## Records for this exercise
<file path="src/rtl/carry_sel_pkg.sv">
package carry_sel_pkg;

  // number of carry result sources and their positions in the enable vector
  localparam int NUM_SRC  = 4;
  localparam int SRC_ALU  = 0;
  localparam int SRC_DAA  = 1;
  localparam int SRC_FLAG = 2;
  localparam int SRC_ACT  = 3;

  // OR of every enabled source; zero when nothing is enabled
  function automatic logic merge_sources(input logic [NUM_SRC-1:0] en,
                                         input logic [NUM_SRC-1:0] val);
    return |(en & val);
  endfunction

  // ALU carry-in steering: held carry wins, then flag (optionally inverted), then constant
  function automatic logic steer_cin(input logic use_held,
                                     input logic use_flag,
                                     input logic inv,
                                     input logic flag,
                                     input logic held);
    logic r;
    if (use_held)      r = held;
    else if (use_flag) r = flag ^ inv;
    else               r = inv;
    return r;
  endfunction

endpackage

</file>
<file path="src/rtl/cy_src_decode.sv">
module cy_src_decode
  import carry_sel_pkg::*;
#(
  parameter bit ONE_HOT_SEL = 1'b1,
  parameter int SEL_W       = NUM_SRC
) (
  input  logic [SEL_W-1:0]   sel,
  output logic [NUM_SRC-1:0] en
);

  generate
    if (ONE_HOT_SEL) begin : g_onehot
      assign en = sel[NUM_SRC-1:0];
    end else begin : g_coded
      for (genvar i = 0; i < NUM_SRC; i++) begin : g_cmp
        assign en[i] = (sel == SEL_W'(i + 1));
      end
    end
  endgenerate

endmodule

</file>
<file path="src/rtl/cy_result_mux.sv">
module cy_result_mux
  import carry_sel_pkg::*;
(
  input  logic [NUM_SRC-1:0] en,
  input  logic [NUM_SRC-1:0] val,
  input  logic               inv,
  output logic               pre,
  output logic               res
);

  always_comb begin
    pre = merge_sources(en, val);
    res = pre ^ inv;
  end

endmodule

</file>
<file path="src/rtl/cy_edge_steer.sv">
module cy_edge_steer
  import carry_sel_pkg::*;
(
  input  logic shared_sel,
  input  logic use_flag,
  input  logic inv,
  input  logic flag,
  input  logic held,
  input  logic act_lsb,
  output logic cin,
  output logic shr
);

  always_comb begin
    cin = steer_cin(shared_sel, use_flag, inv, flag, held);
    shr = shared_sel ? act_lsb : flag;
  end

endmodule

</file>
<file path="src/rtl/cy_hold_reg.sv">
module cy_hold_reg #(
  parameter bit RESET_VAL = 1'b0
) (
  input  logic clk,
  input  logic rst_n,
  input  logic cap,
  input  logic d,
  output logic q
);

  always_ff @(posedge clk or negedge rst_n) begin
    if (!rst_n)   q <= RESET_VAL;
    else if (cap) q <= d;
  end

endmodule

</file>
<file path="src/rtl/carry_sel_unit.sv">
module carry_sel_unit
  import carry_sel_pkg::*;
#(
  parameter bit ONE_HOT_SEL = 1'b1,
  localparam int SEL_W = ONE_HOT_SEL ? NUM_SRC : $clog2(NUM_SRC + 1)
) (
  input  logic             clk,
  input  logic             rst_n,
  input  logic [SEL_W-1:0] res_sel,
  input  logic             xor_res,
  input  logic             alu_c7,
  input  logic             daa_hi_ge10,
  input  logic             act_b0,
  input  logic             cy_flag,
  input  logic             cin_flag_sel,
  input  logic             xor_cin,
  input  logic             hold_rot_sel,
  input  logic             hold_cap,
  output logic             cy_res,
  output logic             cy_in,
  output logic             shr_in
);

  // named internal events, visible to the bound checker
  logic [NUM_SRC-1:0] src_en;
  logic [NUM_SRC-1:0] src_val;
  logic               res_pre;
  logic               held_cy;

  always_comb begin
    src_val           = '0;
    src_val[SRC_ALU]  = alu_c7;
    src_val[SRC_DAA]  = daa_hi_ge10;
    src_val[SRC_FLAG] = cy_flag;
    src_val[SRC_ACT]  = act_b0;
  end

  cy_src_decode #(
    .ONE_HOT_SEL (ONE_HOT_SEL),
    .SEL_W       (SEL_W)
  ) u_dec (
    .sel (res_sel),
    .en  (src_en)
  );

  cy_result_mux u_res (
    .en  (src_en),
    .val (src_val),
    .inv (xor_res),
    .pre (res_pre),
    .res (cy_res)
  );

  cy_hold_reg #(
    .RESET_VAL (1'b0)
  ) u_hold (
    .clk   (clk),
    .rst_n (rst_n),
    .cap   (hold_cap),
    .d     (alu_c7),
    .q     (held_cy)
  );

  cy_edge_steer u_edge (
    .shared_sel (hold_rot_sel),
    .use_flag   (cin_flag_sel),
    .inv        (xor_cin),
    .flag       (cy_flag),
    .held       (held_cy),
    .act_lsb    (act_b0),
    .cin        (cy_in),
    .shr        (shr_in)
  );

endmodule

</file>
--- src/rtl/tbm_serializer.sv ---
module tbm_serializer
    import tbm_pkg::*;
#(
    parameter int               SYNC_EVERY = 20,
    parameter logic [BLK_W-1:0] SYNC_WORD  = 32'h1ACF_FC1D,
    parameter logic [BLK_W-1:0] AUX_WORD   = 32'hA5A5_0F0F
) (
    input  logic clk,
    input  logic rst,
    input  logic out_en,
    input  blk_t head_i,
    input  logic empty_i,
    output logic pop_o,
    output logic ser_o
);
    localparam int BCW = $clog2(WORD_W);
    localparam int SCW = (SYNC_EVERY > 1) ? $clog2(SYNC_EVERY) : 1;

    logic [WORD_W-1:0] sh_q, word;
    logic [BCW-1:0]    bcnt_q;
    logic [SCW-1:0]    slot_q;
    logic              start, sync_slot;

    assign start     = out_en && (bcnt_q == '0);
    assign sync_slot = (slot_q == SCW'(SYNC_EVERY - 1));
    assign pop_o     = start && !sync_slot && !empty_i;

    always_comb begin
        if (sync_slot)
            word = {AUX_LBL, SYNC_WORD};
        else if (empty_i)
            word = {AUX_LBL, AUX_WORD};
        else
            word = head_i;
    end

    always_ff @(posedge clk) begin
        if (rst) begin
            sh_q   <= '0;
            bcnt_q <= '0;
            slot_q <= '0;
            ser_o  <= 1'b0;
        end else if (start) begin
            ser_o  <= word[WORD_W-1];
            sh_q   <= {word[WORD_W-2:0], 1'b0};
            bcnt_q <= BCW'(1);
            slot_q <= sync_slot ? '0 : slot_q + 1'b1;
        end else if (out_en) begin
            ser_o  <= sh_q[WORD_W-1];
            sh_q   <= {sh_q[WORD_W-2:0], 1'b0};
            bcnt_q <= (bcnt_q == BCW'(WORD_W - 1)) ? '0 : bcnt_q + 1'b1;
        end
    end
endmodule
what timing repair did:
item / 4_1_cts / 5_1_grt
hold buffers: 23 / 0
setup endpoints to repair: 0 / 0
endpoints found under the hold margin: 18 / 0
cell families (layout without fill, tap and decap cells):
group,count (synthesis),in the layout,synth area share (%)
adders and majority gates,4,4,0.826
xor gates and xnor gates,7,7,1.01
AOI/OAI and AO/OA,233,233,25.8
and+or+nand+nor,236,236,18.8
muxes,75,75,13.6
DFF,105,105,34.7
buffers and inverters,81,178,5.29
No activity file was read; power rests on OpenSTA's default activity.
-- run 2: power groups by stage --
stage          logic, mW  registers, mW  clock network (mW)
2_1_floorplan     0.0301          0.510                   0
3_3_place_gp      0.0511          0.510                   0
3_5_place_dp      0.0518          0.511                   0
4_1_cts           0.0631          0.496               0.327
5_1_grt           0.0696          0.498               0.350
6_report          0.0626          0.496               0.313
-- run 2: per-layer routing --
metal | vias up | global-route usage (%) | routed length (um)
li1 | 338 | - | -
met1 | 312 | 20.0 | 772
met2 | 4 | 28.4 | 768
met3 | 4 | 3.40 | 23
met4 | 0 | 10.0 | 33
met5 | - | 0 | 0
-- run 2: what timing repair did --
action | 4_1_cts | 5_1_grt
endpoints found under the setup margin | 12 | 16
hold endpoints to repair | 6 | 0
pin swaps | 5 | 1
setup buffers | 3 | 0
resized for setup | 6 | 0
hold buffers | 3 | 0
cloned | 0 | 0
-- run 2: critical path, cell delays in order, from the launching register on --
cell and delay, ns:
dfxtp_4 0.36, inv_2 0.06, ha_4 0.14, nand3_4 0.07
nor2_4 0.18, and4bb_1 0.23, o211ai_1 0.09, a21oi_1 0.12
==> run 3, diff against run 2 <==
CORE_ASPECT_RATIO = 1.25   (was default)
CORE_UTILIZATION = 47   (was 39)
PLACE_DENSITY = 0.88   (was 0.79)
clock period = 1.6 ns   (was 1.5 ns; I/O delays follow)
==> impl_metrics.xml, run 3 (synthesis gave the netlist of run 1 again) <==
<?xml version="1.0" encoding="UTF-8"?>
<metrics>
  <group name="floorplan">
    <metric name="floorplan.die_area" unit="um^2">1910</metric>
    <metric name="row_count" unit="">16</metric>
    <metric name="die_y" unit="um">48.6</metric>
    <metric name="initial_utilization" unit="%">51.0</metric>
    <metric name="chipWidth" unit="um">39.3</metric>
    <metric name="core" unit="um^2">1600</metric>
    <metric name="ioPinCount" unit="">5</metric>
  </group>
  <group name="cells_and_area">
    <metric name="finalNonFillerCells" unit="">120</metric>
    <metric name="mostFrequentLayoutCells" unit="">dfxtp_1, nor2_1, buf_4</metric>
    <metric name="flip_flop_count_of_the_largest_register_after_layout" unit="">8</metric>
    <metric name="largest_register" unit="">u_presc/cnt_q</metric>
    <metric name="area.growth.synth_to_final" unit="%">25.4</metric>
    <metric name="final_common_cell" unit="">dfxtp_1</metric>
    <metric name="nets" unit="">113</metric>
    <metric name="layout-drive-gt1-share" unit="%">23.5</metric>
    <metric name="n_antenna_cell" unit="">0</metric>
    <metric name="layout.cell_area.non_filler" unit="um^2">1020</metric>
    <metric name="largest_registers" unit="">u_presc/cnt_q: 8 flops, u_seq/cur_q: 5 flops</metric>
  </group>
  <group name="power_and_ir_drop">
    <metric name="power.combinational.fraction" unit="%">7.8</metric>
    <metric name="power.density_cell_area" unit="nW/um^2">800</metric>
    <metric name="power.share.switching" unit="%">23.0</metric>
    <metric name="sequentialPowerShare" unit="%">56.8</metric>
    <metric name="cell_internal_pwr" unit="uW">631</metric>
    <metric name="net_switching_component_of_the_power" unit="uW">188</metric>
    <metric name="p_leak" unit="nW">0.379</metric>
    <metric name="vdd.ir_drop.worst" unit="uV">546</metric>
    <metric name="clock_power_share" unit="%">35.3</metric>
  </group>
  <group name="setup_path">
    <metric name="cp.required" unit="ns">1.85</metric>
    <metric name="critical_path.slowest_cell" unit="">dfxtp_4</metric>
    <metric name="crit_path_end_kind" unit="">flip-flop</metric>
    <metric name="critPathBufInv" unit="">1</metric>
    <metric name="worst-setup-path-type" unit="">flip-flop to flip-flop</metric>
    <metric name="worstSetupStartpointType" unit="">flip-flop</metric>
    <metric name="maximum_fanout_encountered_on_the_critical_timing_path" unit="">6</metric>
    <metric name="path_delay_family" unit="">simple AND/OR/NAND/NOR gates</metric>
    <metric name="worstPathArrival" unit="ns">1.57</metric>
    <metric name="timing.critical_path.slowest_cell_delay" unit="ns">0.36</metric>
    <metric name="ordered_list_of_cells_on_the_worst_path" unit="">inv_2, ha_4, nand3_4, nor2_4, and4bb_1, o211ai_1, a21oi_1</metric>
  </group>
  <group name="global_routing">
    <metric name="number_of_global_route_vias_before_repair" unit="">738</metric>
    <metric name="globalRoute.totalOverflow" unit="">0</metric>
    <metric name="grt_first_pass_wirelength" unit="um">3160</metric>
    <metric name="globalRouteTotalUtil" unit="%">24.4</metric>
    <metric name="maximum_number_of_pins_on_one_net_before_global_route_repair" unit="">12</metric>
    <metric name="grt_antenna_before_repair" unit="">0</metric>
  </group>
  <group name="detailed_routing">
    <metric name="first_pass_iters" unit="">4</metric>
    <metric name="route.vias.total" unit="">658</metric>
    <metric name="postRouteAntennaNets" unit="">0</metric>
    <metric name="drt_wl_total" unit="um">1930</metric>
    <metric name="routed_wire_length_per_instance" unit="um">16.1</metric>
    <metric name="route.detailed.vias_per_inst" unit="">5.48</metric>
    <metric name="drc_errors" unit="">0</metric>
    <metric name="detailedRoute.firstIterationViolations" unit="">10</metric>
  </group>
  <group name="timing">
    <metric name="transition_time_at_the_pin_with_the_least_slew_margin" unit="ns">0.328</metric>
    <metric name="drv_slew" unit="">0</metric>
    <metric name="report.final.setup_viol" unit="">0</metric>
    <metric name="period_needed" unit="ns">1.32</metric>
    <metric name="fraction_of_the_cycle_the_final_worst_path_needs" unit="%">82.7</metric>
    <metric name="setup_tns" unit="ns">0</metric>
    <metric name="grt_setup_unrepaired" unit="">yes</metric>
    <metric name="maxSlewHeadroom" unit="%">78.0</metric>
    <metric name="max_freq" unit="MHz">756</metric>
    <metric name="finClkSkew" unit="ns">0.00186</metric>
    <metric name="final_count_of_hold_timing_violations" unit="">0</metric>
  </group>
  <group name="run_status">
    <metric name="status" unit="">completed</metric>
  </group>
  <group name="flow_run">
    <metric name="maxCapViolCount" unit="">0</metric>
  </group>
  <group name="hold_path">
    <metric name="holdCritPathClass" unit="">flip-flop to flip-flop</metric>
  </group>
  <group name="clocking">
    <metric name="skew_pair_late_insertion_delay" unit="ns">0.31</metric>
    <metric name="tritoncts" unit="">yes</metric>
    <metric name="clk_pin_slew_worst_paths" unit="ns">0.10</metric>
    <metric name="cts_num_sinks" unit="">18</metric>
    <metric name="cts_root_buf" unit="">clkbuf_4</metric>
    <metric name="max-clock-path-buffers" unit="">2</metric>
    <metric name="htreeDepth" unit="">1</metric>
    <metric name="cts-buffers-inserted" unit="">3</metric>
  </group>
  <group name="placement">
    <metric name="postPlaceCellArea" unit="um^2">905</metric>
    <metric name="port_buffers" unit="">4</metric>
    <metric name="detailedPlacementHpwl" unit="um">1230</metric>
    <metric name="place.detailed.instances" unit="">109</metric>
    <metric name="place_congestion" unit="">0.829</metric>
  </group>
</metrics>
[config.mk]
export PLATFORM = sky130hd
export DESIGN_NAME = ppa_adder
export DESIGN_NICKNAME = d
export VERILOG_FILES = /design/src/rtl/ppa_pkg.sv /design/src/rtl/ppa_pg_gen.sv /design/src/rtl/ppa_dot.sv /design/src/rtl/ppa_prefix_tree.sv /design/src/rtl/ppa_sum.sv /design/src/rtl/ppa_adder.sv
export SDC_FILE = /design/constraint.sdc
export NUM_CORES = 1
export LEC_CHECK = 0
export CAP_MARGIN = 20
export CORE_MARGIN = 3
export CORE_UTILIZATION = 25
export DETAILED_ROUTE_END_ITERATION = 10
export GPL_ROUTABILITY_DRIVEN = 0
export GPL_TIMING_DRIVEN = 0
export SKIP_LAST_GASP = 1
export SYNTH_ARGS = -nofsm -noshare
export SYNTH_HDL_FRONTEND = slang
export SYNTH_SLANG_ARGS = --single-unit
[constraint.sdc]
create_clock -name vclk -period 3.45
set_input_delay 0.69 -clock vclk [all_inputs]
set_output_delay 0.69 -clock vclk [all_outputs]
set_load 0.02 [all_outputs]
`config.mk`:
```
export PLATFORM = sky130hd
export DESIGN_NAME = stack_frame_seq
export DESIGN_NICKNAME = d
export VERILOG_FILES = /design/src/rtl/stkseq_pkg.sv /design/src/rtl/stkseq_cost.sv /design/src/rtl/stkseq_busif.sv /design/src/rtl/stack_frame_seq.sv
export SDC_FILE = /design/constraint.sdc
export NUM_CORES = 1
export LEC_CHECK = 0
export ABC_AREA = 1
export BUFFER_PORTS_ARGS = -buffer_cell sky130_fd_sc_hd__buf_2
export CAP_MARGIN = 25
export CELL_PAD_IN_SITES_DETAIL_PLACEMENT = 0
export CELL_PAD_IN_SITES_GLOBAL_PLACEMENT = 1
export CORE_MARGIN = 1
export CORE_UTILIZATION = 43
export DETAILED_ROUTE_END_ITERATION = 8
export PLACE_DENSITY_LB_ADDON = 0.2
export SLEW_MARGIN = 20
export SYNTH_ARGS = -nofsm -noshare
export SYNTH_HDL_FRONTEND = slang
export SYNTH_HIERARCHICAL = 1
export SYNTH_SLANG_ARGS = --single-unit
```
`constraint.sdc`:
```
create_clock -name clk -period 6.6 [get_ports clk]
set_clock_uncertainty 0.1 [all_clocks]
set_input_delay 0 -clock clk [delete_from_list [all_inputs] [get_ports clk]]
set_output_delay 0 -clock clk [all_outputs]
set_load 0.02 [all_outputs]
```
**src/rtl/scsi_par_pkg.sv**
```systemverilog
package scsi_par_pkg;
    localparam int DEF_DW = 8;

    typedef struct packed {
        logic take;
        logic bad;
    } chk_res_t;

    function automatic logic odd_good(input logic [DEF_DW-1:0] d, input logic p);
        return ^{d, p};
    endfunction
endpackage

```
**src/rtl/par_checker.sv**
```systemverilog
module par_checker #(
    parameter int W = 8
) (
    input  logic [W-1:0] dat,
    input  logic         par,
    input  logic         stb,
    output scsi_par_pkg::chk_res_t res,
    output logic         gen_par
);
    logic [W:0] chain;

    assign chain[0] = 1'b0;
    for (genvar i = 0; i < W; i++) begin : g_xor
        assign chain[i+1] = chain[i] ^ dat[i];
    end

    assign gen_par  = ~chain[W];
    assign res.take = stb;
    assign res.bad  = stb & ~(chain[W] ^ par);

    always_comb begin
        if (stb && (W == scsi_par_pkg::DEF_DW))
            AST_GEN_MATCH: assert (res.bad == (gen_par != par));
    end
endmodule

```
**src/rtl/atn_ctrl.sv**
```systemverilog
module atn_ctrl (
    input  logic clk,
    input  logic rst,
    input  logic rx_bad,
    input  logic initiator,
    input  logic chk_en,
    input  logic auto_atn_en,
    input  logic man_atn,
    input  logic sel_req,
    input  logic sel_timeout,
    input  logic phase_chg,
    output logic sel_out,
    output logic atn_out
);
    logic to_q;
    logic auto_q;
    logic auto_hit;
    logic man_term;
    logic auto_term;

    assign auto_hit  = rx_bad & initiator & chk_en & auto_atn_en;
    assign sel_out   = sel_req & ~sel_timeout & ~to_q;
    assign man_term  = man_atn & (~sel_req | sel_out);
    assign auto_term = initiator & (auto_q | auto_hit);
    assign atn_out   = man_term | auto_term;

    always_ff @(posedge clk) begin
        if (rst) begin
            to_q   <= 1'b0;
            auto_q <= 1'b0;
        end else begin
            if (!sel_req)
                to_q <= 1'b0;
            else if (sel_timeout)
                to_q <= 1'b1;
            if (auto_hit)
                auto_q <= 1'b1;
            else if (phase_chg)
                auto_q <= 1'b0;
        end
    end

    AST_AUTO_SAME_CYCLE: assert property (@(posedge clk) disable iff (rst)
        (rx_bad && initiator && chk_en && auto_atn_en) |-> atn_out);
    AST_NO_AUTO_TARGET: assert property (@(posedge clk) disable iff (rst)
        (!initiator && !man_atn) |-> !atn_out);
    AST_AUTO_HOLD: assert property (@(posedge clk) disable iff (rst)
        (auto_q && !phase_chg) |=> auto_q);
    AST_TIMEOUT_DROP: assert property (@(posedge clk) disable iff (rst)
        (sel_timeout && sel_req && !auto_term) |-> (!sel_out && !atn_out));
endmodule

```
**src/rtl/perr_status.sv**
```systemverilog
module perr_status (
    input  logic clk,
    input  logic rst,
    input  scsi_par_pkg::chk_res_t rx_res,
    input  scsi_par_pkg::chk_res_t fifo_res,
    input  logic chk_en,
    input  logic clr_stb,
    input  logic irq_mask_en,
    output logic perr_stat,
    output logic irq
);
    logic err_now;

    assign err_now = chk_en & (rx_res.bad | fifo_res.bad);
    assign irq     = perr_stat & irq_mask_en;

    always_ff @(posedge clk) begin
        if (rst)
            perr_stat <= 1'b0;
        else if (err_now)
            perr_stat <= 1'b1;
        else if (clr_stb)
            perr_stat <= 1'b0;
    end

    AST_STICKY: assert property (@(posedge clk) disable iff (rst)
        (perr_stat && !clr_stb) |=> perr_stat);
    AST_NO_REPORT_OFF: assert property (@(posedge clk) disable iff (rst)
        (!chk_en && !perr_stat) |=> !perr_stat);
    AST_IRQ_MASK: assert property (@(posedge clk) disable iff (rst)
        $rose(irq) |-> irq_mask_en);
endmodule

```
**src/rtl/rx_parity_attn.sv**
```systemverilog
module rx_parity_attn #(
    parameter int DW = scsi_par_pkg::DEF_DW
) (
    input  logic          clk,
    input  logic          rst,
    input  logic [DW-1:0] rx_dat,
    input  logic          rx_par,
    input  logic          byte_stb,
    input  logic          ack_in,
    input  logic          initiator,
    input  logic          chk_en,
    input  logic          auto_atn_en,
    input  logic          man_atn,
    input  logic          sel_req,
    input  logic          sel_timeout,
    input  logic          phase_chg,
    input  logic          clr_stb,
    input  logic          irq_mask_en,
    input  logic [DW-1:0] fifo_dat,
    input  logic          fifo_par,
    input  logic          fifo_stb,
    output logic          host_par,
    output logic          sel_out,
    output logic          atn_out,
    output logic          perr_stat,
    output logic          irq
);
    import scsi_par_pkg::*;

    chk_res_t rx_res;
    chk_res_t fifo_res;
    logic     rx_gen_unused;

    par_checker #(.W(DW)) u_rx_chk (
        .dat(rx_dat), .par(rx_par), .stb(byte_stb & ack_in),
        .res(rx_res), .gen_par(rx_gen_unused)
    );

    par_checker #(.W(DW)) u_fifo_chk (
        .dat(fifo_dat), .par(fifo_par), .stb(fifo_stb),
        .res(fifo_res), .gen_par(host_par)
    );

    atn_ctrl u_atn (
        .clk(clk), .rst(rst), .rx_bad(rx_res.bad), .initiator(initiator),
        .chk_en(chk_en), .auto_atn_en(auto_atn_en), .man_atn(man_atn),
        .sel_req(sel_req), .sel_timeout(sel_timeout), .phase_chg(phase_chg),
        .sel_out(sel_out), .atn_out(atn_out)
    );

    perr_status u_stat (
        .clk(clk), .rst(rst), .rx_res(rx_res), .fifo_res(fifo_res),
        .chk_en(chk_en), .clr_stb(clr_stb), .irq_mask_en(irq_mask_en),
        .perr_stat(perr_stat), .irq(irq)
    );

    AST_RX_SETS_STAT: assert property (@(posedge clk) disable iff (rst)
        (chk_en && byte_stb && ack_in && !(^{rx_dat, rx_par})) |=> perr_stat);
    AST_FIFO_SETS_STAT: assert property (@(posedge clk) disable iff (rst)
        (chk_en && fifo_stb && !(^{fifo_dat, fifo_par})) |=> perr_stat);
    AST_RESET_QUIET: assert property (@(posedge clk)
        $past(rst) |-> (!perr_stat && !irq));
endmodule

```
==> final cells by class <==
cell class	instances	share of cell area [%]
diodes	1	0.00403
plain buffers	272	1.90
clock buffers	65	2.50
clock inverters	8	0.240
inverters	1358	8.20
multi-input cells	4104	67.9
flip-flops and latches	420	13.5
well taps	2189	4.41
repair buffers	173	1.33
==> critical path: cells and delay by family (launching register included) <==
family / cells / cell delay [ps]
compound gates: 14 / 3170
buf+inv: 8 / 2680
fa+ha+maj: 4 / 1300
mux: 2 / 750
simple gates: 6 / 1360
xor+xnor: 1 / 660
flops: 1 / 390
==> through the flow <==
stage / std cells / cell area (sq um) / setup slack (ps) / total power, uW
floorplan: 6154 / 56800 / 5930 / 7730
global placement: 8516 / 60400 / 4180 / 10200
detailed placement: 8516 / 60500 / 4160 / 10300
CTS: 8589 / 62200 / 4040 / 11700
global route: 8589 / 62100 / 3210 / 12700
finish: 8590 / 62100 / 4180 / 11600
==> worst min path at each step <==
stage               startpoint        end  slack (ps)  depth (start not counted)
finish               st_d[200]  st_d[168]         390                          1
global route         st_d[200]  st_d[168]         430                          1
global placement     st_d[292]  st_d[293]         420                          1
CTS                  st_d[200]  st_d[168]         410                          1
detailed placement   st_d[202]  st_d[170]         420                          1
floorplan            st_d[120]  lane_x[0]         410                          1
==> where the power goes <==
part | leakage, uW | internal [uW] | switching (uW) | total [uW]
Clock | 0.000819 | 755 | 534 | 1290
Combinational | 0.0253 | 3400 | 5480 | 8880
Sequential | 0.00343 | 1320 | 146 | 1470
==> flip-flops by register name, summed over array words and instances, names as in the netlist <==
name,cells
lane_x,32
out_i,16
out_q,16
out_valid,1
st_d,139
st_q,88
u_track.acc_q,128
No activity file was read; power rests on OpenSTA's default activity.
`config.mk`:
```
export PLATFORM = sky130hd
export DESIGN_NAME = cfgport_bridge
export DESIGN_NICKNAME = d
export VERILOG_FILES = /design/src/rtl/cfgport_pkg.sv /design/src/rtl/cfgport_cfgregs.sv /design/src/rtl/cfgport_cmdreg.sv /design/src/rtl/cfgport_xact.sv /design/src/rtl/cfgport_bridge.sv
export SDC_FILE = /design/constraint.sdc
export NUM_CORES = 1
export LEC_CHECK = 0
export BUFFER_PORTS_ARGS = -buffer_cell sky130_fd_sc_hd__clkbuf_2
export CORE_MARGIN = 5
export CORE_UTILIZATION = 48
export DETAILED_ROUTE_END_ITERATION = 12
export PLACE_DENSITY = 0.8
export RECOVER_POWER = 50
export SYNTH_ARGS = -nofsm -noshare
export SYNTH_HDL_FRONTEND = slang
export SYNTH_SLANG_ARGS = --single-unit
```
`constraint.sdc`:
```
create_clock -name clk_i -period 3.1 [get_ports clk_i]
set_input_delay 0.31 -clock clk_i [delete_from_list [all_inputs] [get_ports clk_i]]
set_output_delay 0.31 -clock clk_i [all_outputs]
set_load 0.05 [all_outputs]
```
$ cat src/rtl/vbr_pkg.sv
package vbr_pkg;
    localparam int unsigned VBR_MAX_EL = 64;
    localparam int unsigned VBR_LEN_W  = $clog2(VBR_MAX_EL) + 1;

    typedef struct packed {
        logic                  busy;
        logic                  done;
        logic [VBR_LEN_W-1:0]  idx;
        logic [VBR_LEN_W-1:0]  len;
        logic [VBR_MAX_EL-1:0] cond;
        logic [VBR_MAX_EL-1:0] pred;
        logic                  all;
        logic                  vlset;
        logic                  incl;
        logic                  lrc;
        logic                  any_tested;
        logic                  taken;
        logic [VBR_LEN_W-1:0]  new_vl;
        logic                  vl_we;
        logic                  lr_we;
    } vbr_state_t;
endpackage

## Try it
Go to the line holding "u_track.acc_q,128" in the entries above and return it, along with every line after it, exactly as written.

## Answer box
u_track.acc_q,128
No activity file was read; power rests on OpenSTA's default activity.
`config.mk`:
```
export PLATFORM = sky130hd
export DESIGN_NAME = cfgport_bridge
export DESIGN_NICKNAME = d
export VERILOG_FILES = /design/src/rtl/cfgport_pkg.sv /design/src/rtl/cfgport_cfgregs.sv /design/src/rtl/cfgport_cmdreg.sv /design/src/rtl/cfgport_xact.sv /design/src/rtl/cfgport_bridge.sv
export SDC_FILE = /design/constraint.sdc
export NUM_CORES = 1
export LEC_CHECK = 0
export BUFFER_PORTS_ARGS = -buffer_cell sky130_fd_sc_hd__clkbuf_2
export CORE_MARGIN = 5
export CORE_UTILIZATION = 48
export DETAILED_ROUTE_END_ITERATION = 12
export PLACE_DENSITY = 0.8
export RECOVER_POWER = 50
export SYNTH_ARGS = -nofsm -noshare
export SYNTH_HDL_FRONTEND = slang
export SYNTH_SLANG_ARGS = --single-unit
```
`constraint.sdc`:
```
create_clock -name clk_i -period 3.1 [get_ports clk_i]
set_input_delay 0.31 -clock clk_i [delete_from_list [all_inputs] [get_ports clk_i]]
set_output_delay 0.31 -clock clk_i [all_outputs]
set_load 0.05 [all_outputs]
```
$ cat src/rtl/vbr_pkg.sv
package vbr_pkg;
    localparam int unsigned VBR_MAX_EL = 64;
    localparam int unsigned VBR_LEN_W  = $clog2(VBR_MAX_EL) + 1;

    typedef struct packed {
        logic                  busy;
        logic                  done;
        logic [VBR_LEN_W-1:0]  idx;
        logic [VBR_LEN_W-1:0]  len;
        logic [VBR_MAX_EL-1:0] cond;
        logic [VBR_MAX_EL-1:0] pred;
        logic                  all;
        logic                  vlset;
        logic                  incl;
        logic                  lrc;
        logic                  any_tested;
        logic                  taken;
        logic [VBR_LEN_W-1:0]  new_vl;
        logic                  vl_we;
        logic                  lr_we;
    } vbr_state_t;
endpackage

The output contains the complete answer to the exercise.